How not to make the desert blossom.
The week's news at a glance.
Turkmenistan
Mehmet Gafarli
Novye Izvestiya (Russia)
Turkmenistan has redefined “civil service” as slavery, said Mehmet Gafarli in Moscow’s Novye Izvestiya. In his latest kooky plan to turn his desert country into a paradise, Turkmen dictator Saparmurat Niyazov is forcing government employees to become his personal gardeners. Niyazov has divvied up hundreds of acres of the Kara Kum desert around the capital, Ashgabat, into large plots, one for each government agency or ministry.
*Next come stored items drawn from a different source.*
===== config.mk =====
export PLATFORM = sky130hd
export DESIGN_NAME = i2c_write_read_transaction_sequencer_unit_flat
export DESIGN_NICKNAME = d
export VERILOG_FILES = /design/src/hw/rtl/i2cwr_pkg.sv /design/src/hw/rtl/i2cwr_if.sv /design/src/hw/rtl/i2cwr_ctrl.sv /design/src/hw/rtl/i2cwr_out_reg.sv /design/src/hw/rtl/i2c_write_read_transaction_sequencer_unit.sv /design/src/flat_wrapper.sv
export SDC_FILE = /design/constraint.sdc
export NUM_CORES = 1
export LEC_CHECK = 0
export BUFFER_PORTS_ARGS = -buffer_cell sky130_fd_sc_hd__buf_2
export CORE_UTILIZATION = 50
export CTS_CLUSTER_DIAMETER = 80
export CTS_CLUSTER_SIZE = 16
export DETAILED_ROUTE_END_ITERATION = 10
export HOLD_SLACK_MARGIN = 0.1
export PLACE_DENSITY_LB_ADDON = 0.2
export SLEW_MARGIN = 25
export SYNTH_ARGS = -nofsm -noshare
export SYNTH_HDL_FRONTEND = slang
export SYNTH_HIERARCHICAL = 1
export SYNTH_SLANG_ARGS = --single-unit

===== constraint.sdc =====
create_clock -name clk -period 4.8 [get_ports clk]
set_input_delay 0.72 -clock clk [delete_from_list [all_inputs] [get_ports clk]]
set_output_delay 0.72 -clock clk [all_outputs]
set_load 0.02 [all_outputs]

===== src/hw/rtl/i2cwr_pkg.sv =====
// ----------------------------------------------------------------------------
// i2cwr_pkg
// Shared types and codes for the I2C write/read transaction sequencer.
// ----------------------------------------------------------------------------
package i2cwr_pkg;

  localparam int unsigned AddrW = 7;
  localparam int unsigned LenW  = 16;

  typedef enum logic [2:0] {
    FN_START  = 3'd0,
    FN_CTRL   = 3'd1,
    FN_ERR    = 3'd2,
    FN_TX_DMA = 3'd3,
    FN_RX_DMA = 3'd4
  } func_t;

  typedef enum logic [1:0] {
    DMA_HALF = 2'd0,
    DMA_DONE = 2'd1,
    DMA_FAIL = 2'd2
  } dma_ev_t;

  typedef enum logic [1:0] {
    RC_OK      = 2'd0,
    RC_TX_FAIL = 2'd1,
    RC_RX_FAIL = 2'd2,
    RC_NO_ACK  = 2'd3
  } result_t;

  // one result transaction
  typedef struct packed {
    logic            issue_start;
    logic            issue_stop;
    logic            addr_byte_valid;
    logic [7:0]      addr_byte;
    logic            tx_dma_start;
    logic            rx_dma_start;
    logic [LenW-1:0] dma_len;
    logic            ack_enable;
    logic            dma_abort;
    logic            dr_read;
    logic            done_res;
    logic [1:0]      result_code;
  } res_t;

endpackage


===== src/hw/rtl/i2cwr_if.sv =====
// ----------------------------------------------------------------------------
// i2cwr_if
// Event and result channels (valid/ready) of the transaction sequencer.
// ----------------------------------------------------------------------------
interface i2cwr_evt_if;
  logic        valid;
  logic        ready;
  logic [2:0]  func;
  logic [6:0]  dev_addr;
  logic [15:0] tx_len;
  logic [15:0] rx_len;
  logic        flag_sb;
  logic        flag_addr;
  logic        flag_btf;
  logic        flag_af;
  logic        flag_ovr;
  logic        flag_arlo;
  logic        flag_berr;
  logic [1:0]  dma_event;

  modport source (
    output valid, func, dev_addr, tx_len, rx_len, flag_sb, flag_addr, flag_btf,
           flag_af, flag_ovr, flag_arlo, flag_berr, dma_event,
    input  ready
  );
  modport sink (
    input  valid, func, dev_addr, tx_len, rx_len, flag_sb, flag_addr, flag_btf,
           flag_af, flag_ovr, flag_arlo, flag_berr, dma_event,
    output ready
  );
endinterface

interface i2cwr_res_if;
  logic        valid;
  logic        ready;
  logic        issue_start;
  logic        issue_stop;
  logic        addr_byte_valid;
  logic [7:0]  addr_byte;
  logic        tx_dma_start;
  logic        rx_dma_start;
  logic [15:0] dma_len;
  logic        ack_enable;
  logic        dma_abort;
  logic        dr_read;
  logic        done_res;
  logic [1:0]  result_code;

  modport source (
    output valid, issue_start, issue_stop, addr_byte_valid, addr_byte,
           tx_dma_start, rx_dma_start, dma_len, ack_enable, dma_abort, dr_read,
           done_res, result_code,
    input  ready
  );
  modport sink (
    input  valid, issue_start, issue_stop, addr_byte_valid, addr_byte,
           tx_dma_start, rx_dma_start, dma_len, ack_enable, dma_abort, dr_read,
           done_res, result_code,
    output ready
  );
endinterface


===== src/hw/rtl/i2cwr_ctrl.sv =====
// ----------------------------------------------------------------------------
// i2cwr_ctrl
// Transaction state and per-event command decode.
// ----------------------------------------------------------------------------
module i2cwr_ctrl
  import i2cwr_pkg::*;
(
  input  logic          clk,
  input  logic          rst,
  i2cwr_evt_if.sink     evt,
  input  logic          load_ok,
  output logic          res_load,
  output res_t          res_data
);

  logic [AddrW-1:0] target_addr, target_addr_next;
  logic [LenW-1:0]  write_len, write_len_next;
  logic [LenW-1:0]  read_len, read_len_next;
  logic             write_pending, write_pending_next;
  logic             read_pending, read_pending_next;
  logic             busy, busy_next;
  logic             accept;

  assign evt.ready = load_ok;
  assign accept    = evt.valid && evt.ready;
  assign res_load  = accept;

  always_comb begin
    target_addr_next   = target_addr;
    write_len_next     = write_len;
    read_len_next      = read_len;
    write_pending_next = write_pending;
    read_pending_next  = read_pending;
    busy_next          = busy;
    res_data           = '0;

    if (func_t'(evt.func) == FN_START) begin
      if (!busy) begin
        target_addr_next   = evt.dev_addr;
        write_len_next     = evt.tx_len;
        read_len_next      = evt.rx_len;
        write_pending_next = (evt.tx_len != '0);
        read_pending_next  = (evt.rx_len != '0);
        if ((evt.tx_len != '0) || (evt.rx_len != '0)) begin
          busy_next            = 1'b1;
          res_data.issue_start = 1'b1;
        end else begin
          // empty request completes at once
          res_data.done_res    = 1'b1;
          res_data.result_code = RC_OK;
        end
      end
    end else if (busy) begin
      case (func_t'(evt.func))
        FN_CTRL: begin
          if (evt.flag_sb) begin
            res_data.addr_byte_valid = 1'b1;
            res_data.addr_byte       = {target_addr, ~write_pending};
          end else if (evt.flag_addr) begin
            if (write_pending) begin
              res_data.tx_dma_start = 1'b1;
              res_data.dma_len      = write_len;
            end else if (read_pending) begin
              res_data.rx_dma_start = 1'b1;
              res_data.dma_len      = read_len;
              res_data.ack_enable   = |read_len[LenW-1:1];
            end
          end else if (evt.flag_btf) begin
            res_data.dr_read = 1'b1;
          end
        end
        FN_ERR: begin
          if (evt.flag_af || evt.flag_ovr || evt.flag_arlo || evt.flag_berr) begin
            write_len_next       = '0;
            read_len_next        = '0;
            write_pending_next   = 1'b0;
            read_pending_next    = 1'b0;
            busy_next            = 1'b0;
            res_data.dma_abort   = 1'b1;
            res_data.issue_stop  = 1'b1;
            res_data.done_res    = 1'b1;
            if (evt.flag_af)       res_data.result_code = RC_NO_ACK;
            else if (evt.flag_ovr) res_data.result_code = RC_RX_FAIL;
            else                   res_data.result_code = RC_TX_FAIL;
          end
        end
        FN_TX_DMA, FN_RX_DMA: begin
          if (dma_ev_t'(evt.dma_event) == DMA_DONE) begin
            if (func_t'(evt.func) == FN_TX_DMA) begin
              write_pending_next = 1'b0;
              write_len_next     = '0;
            end else begin
              read_pending_next = 1'b0;
              read_len_next     = '0;
            end
            if ((func_t'(evt.func) == FN_TX_DMA) && read_pending) begin
              // repeated start into the read phase
              res_data.issue_start = 1'b1;
            end else begin
              busy_next            = 1'b0;
              res_data.issue_stop  = 1'b1;
              res_data.done_res    = 1'b1;
              res_data.result_code = RC_OK;
            end
          end else if (dma_ev_t'(evt.dma_event) == DMA_FAIL) begin
            write_len_next       = '0;
            read_len_next        = '0;
            write_pending_next   = 1'b0;
            read_pending_next    = 1'b0;
            busy_next            = 1'b0;
            res_data.dma_abort   = 1'b1;
            res_data.issue_stop  = 1'b1;
            res_data.done_res    = 1'b1;
            res_data.result_code = (func_t'(evt.func) == FN_TX_DMA) ?
                                   RC_TX_FAIL : RC_RX_FAIL;
          end
        end
        default: ;
      endcase
    end
  end

  always_ff @(posedge clk) begin
    if (rst) begin
      target_addr   <= '0;
      write_len     <= '0;
      read_len      <= '0;
      write_pending <= 1'b0;
      read_pending  <= 1'b0;
      busy          <= 1'b0;
    end else if (accept) begin
      target_addr   <= target_addr_next;
      write_len     <= write_len_next;
      read_len      <= read_len_next;
      write_pending <= write_pending_next;
      read_pending  <= read_pending_next;
      busy          <= busy_next;
    end
  end

  a_start_sets_busy: assert property (@(posedge clk) disable iff (rst)
    accept && !busy && res_data.issue_start |=> busy)
    else $error("start issued but sequencer not busy");

  a_idle_ignores: assert property (@(posedge clk) disable iff (rst)
    accept && !busy && (func_t'(evt.func) != FN_START) |-> res_data == '0)
    else $error("command produced while idle");

  a_done_clears_busy: assert property (@(posedge clk) disable iff (rst)
    accept && busy && res_data.done_res |=> !busy)
    else $error("busy held after completion");

  a_abort_completes: assert property (@(posedge clk) disable iff (rst)
    res_data.dma_abort |-> res_data.issue_stop && res_data.done_res)
    else $error("abort without stop and completion");

  a_ack_only_read: assert property (@(posedge clk) disable iff (rst)
    res_data.ack_enable |-> res_data.rx_dma_start && (res_data.dma_len > 16'd1))
    else $error("ack enable outside read DMA start");

endmodule


===== src/hw/rtl/i2cwr_out_reg.sv =====
// ----------------------------------------------------------------------------
// i2cwr_out_reg
// Result register that decouples the result channel from the event channel.
// ----------------------------------------------------------------------------
module i2cwr_out_reg
  import i2cwr_pkg::*;
(
  input  logic        clk,
  input  logic        rst,
  input  logic        load,
  input  res_t        load_data,
  output logic        load_ok,
  i2cwr_res_if.source res
);

  logic valid;
  res_t data;

  // a new result may land when the slot is empty or is emptied this cycle
  assign load_ok = !valid || res.ready;

  always_ff @(posedge clk) begin
    if (rst) begin
      valid <= 1'b0;
    end else if (load) begin
      valid <= 1'b1;
    end else if (res.ready) begin
      valid <= 1'b0;
    end
  end

  always_ff @(posedge clk) begin
    if (load) begin
      data <= load_data;
    end
  end

  assign res.valid           = valid;
  assign res.issue_start     = data.issue_start;
  assign res.issue_stop      = data.issue_stop;
  assign res.addr_byte_valid = data.addr_byte_valid;
  assign res.addr_byte       = data.addr_byte;
  assign res.tx_dma_start    = data.tx_dma_start;
  assign res.rx_dma_start    = data.rx_dma_start;
  assign res.dma_len         = data.dma_len;
  assign res.ack_enable      = data.ack_enable;
  assign res.dma_abort       = data.dma_abort;
  assign res.dr_read         = data.dr_read;
  assign res.done_res        = data.done_res;
  assign res.result_code     = data.result_code;

endmodule


===== src/hw/rtl/i2c_write_read_transaction_sequencer_unit.sv =====
// ----------------------------------------------------------------------------
// i2c_write_read_transaction_sequencer_unit
// Sequencer for an I2C master write, repeated start, read transaction.
// ----------------------------------------------------------------------------
// Usage:
//   evt carries one event per transaction: a start request (address and
//   lengths), a controller event, an error-flag event or a DMA event.
//   res carries exactly one result transaction per event: the commands for
//   the controller and the DMA channels, plus completion and result code.
//   The result is valid in the cycle after the event is accepted.
//   Throughput: one event per cycle unless res stalls; state is updated in the
//   same cycle the command is decoded, so back-to-back events see it.
//   A single result register sits on the output; evt.ready stays high while
//   that register is empty or being drained, so a stalled receiver holds
//   evt.ready low only while an unread result is waiting.
//   Reset (rst, synchronous): sequencer idle, address, lengths and pending
//   marks cleared, result register empty.
// ----------------------------------------------------------------------------
module i2c_write_read_transaction_sequencer_unit
  import i2cwr_pkg::*;
(
  input  logic        clk,
  input  logic        rst,
  i2cwr_evt_if.sink   evt,
  i2cwr_res_if.source res
);

  logic load_ok;
  logic res_load;
  res_t res_data;

  i2cwr_ctrl u_ctrl (
    .clk      (clk),
    .rst      (rst),
    .evt      (evt),
    .load_ok  (load_ok),
    .res_load (res_load),
    .res_data (res_data)
  );

  i2cwr_out_reg u_out_reg (
    .clk       (clk),
    .rst       (rst),
    .load      (res_load),
    .load_data (res_data),
    .load_ok   (load_ok),
    .res       (res)
  );

endmodule

===== src/flat_wrapper.sv =====
// flat-port wrapper written by rule: the top's interface ports become plain ports
module i2c_write_read_transaction_sequencer_unit_flat import i2cwr_pkg::*;
  (clk, rst, evt_valid, evt_func, evt_dev_addr, evt_tx_len, evt_rx_len, evt_flag_sb, evt_flag_addr, evt_flag_btf, evt_flag_af, evt_flag_ovr, evt_flag_arlo, evt_flag_berr, evt_dma_event, evt_ready, res_valid, res_issue_start, res_issue_stop, res_addr_byte_valid, res_addr_byte, res_tx_dma_start, res_rx_dma_start, res_dma_len, res_ack_enable, res_dma_abort, res_dr_read, res_done_res, res_result_code, res_ready);
  i2cwr_evt_if evt_i ();
  i2cwr_res_if res_i ();
  input  logic clk;
  input  logic rst;
  input wire logic [$bits(evt_i.valid)-1:0] evt_valid;
  input wire logic [$bits(evt_i.func)-1:0] evt_func;
  input wire logic [$bits(evt_i.dev_addr)-1:0] evt_dev_addr;
  input wire logic [$bits(evt_i.tx_len)-1:0] evt_tx_len;
  input wire logic [$bits(evt_i.rx_len)-1:0] evt_rx_len;
  input wire logic [$bits(evt_i.flag_sb)-1:0] evt_flag_sb;
  input wire logic [$bits(evt_i.flag_addr)-1:0] evt_flag_addr;
  input wire logic [$bits(evt_i.flag_btf)-1:0] evt_flag_btf;
  input wire logic [$bits(evt_i.flag_af)-1:0] evt_flag_af;
  input wire logic [$bits(evt_i.flag_ovr)-1:0] evt_flag_ovr;
  input wire logic [$bits(evt_i.flag_arlo)-1:0] evt_flag_arlo;
  input wire logic [$bits(evt_i.flag_berr)-1:0] evt_flag_berr;
  input wire logic [$bits(evt_i.dma_event)-1:0] evt_dma_event;
  output wire logic [$bits(evt_i.ready)-1:0] evt_ready;
  output wire logic [$bits(res_i.valid)-1:0] res_valid;
  output wire logic [$bits(res_i.issue_start)-1:0] res_issue_start;
  output wire logic [$bits(res_i.issue_stop)-1:0] res_issue_stop;
  output wire logic [$bits(res_i.addr_byte_valid)-1:0] res_addr_byte_valid;
  output wire logic [$bits(res_i.addr_byte)-1:0] res_addr_byte;
  output wire logic [$bits(res_i.tx_dma_start)-1:0] res_tx_dma_start;
  output wire logic [$bits(res_i.rx_dma_start)-1:0] res_rx_dma_start;
  output wire logic [$bits(res_i.dma_len)-1:0] res_dma_len;
  output wire logic [$bits(res_i.ack_enable)-1:0] res_ack_enable;
  output wire logic [$bits(res_i.dma_abort)-1:0] res_dma_abort;
  output wire logic [$bits(res_i.dr_read)-1:0] res_dr_read;
  output wire logic [$bits(res_i.done_res)-1:0] res_done_res;
  output wire logic [$bits(res_i.result_code)-1:0] res_result_code;
  input wire logic [$bits(res_i.ready)-1:0] res_ready;
  assign evt_i.valid = evt_valid;
  assign evt_i.func = evt_func;
  assign evt_i.dev_addr = evt_dev_addr;
  assign evt_i.tx_len = evt_tx_len;
  assign evt_i.rx_len = evt_rx_len;
  assign evt_i.flag_sb = evt_flag_sb;
  assign evt_i.flag_addr = evt_flag_addr;
  assign evt_i.flag_btf = evt_flag_btf;
  assign evt_i.flag_af = evt_flag_af;
  assign evt_i.flag_ovr = evt_flag_ovr;
  assign evt_i.flag_arlo = evt_flag_arlo;
  assign evt_i.flag_berr = evt_flag_berr;
  assign evt_i.dma_event = evt_dma_event;
  assign evt_ready = evt_i.ready;
  assign res_valid = res_i.valid;
  assign res_issue_start = res_i.issue_start;
  assign res_issue_stop = res_i.issue_stop;
  assign res_addr_byte_valid = res_i.addr_byte_valid;
  assign res_addr_byte = res_i.addr_byte;
  assign res_tx_dma_start = res_i.tx_dma_start;
  assign res_rx_dma_start = res_i.rx_dma_start;
  assign res_dma_len = res_i.dma_len;
  assign res_ack_enable = res_i.ack_enable;
  assign res_dma_abort = res_i.dma_abort;
  assign res_dr_read = res_i.dr_read;
  assign res_done_res = res_i.done_res;
  assign res_result_code = res_i.result_code;
  assign res_i.ready = res_ready;
  i2c_write_read_transaction_sequencer_unit u_core (.clk(clk), .rst(rst), .evt(evt_i), .res(res_i));
endmodule

==> impl_metrics.py, run 1 <==
metrics = {
    "outcome": {
        "run_status": "finished clean",
    },
    "placement": {
        "placedInstanceArea_sq_um": 4030,
        "gpl.final_weighted_congestion": 0.785,
        "placed_cells": 485,
        "dp_hpwl_mm": 5.16,
        "port_buffers": 91,
    },
    "min_path": {
        "hold_path_depth": 2,
        "endpoint_worst_hold": "u_core/u_ctrl/write_len[14]$_SDFFE_PP0P_",
        "min-delay-path-class": "reg2reg",
        "startpoint_of_the_tightest_hold_check_path": "u_core/u_ctrl/write_len[14]$_SDFFE_PP0P_",
    },
    "power_and_ir_drop": {
        "power_density_nw_per_um2": 315,
        "ir_drop_uv": 167,
        "leakage_nw": 1.62,
    },
    "timing": {
        "slew_headroom": 0.439,
        "worst_hold_slack_ps": 476,
        "timing.fmax_ghz": 0.410,
        "slew_violations": 0,
        "setup-violations-final": 0,
        "hold_viol": 0,
        "setup-tns-final_ps": 0,
        "timing_worst_slew_pin_value_ps": 841,
        "layout_min_cycle_time_ps": 2440,
        "clock_skew_ps": 9.47,
        "grt_setup_unrepaired": "false",
        "layout_worst_path_cycle_share": 0.508,
    },
    "routing": {
        "viasPerCell": 5.28,
        "drc_errors": 0,
        "drtAntennaViolNets": 0,
        "detailroute.via_count": 2645,
        "route.final.wire_length_mm": 7.48,
        "detailedRoute.firstIterationViolations": 128,
        "detail_route.wl_per_cell_um": 14.9,
        "drt_pass1_iterations": 4,
    },
    "critical_path": {
        "timing.critical_path.arrival_ps": 2710,
        "crit-reg2reg-capture": "u_core/u_ctrl/read_len[7]$_SDFFE_PP0P_",
        "nature_of_the_critical_path_startpoint": "input port",
        "regToRegStartpoint": "u_core/u_out_reg/res.valid$_SDFFE_PP0P_",
        "worstRegToRegCells": 7,
        "kind_of_end_point_of_the_critical_path": "register",
        "critPathMaxFanout": 40,
        "critPathRequiredTime_ps": 5070,
        "critPathKind": "in2reg",
        "reg_to_reg_setup_timing_slack_ps": 2510,
    },
    "logic_synthesis": {
        "syn_nets": 369,
        "synth_cell_types": 45,
        "syn-cell-area_sq_um": 3530,
        "seq_area_frac_synth": 0.541,
        "post_synth_and_or_nand_nor_area_fraction": 0.212,
        "yosys_warnings": 6,
        "post_synth_mux_area_share": 0.116,
        "synthAdderAreaFrac": 0,
        "synthXorXnorAreaFrac": 0.00461,
        "synth_top_family_by_area": "simple AND/OR/NAND/NOR gates",
        "synth.ff_latch_count": 78,
        "synth_area_per_cell_sq_um": 11.2,
        "synth_compound_area_frac": 0.0921,
        "postSynthCellCount": 314,
    },
    "global_route": {
        "first_global_vias": 2571,
        "grt_pass1_wl_mm": 11.9,
        "grt_remaining_overflow": 0,
        "grtUsageMet1": 0.258,
        "globalRouteMet2Util": 0.370,
        "grt_usage": 0.213,
        "grt_use_met3": 0.0472,
        "maximum_number_of_pins_on_one_net_before_global_route_repair": 45,
        "grt_busiest_layer": "met2",
        "antenna_found_initial": 0,
    },
    "layout": {
        "filler_cell_count": 595,
        "final_core_util": 0.624,
        "diodes": 0,
        "drive_above_1_share": 0.306,
        "multi_input_area_sq_um": 1510,
        "flow.area_growth_from_synthesis_pct": 20.0,
        "final_cell_count_no_fill": 501,
        "seqCellArea_sq_um": 1910,
        "final_net_count": 455,
        "final_area_sq_um": 4240,
    },
    "floorplanning": {
        "die_height_um": 86.0,
        "dieArea_sq_um": 7400,
        "core_region_area_sq_um": 6790,
        "placement_rows": 30,
        "num_io_pins": 92,
        "start_util": 0.520,
        "chipWidth_um": 86.0,
    },
    "cts": {
        "post-cts-setup-buffer-count": 0,
        "tritoncts_clock_tree": "built",
        "clock-sinks": 78,
        "htree_num_levels": 3,
        "cts.path.max_buffers": 2,
        "number_of_buffers_created_by_cts": 9,
        "post_cts_resized": 0,
        "hold_buffer_count_at_cts": 0,
        "worstSkewPairLatency_ps": 350,
        "clkSlewWorstSetupHoldPaths_ps": 80,
        "clock_tree.root_cell": "sky130_fd_sc_hd__clkbuf_8",
    },
    "run": {
        "drv_cap": 0,
    },
}
[per-stage QoR]
| stage | setup slack (ps) | power, mW |
|---|---|---|
| after detailed placement | 1970 | 0.851 |
| final | 2360 | 1.33 |
| after floorplan | 1080 | 0.800 |
| after global placement | 2100 | 0.850 |
| after CTS | 2350 | 1.35 |
| after global routing | 2210 | 1.39 |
Each agency must buy, plant, and tend trees and flowers on its plot, but they have not been provided extra budget or staff. “In other words, the cultivation of Kara Kum comes out of employees’ pay.” You’d think Niyazov would be discouraged by the failure of an earlier project to plant a forest in the foothills of the Kopet Dagh range. Since trucks couldn’t navigate the mountain paths, state employees and students were forced to hike up and down carrying buckets of water to irrigate hundreds of imported trees. Not surprisingly, the trees are all dying. Niyazov, though, is still making grandiose predictions of “a forest that will last a thousand years.” He would do better “simply to build a city park.”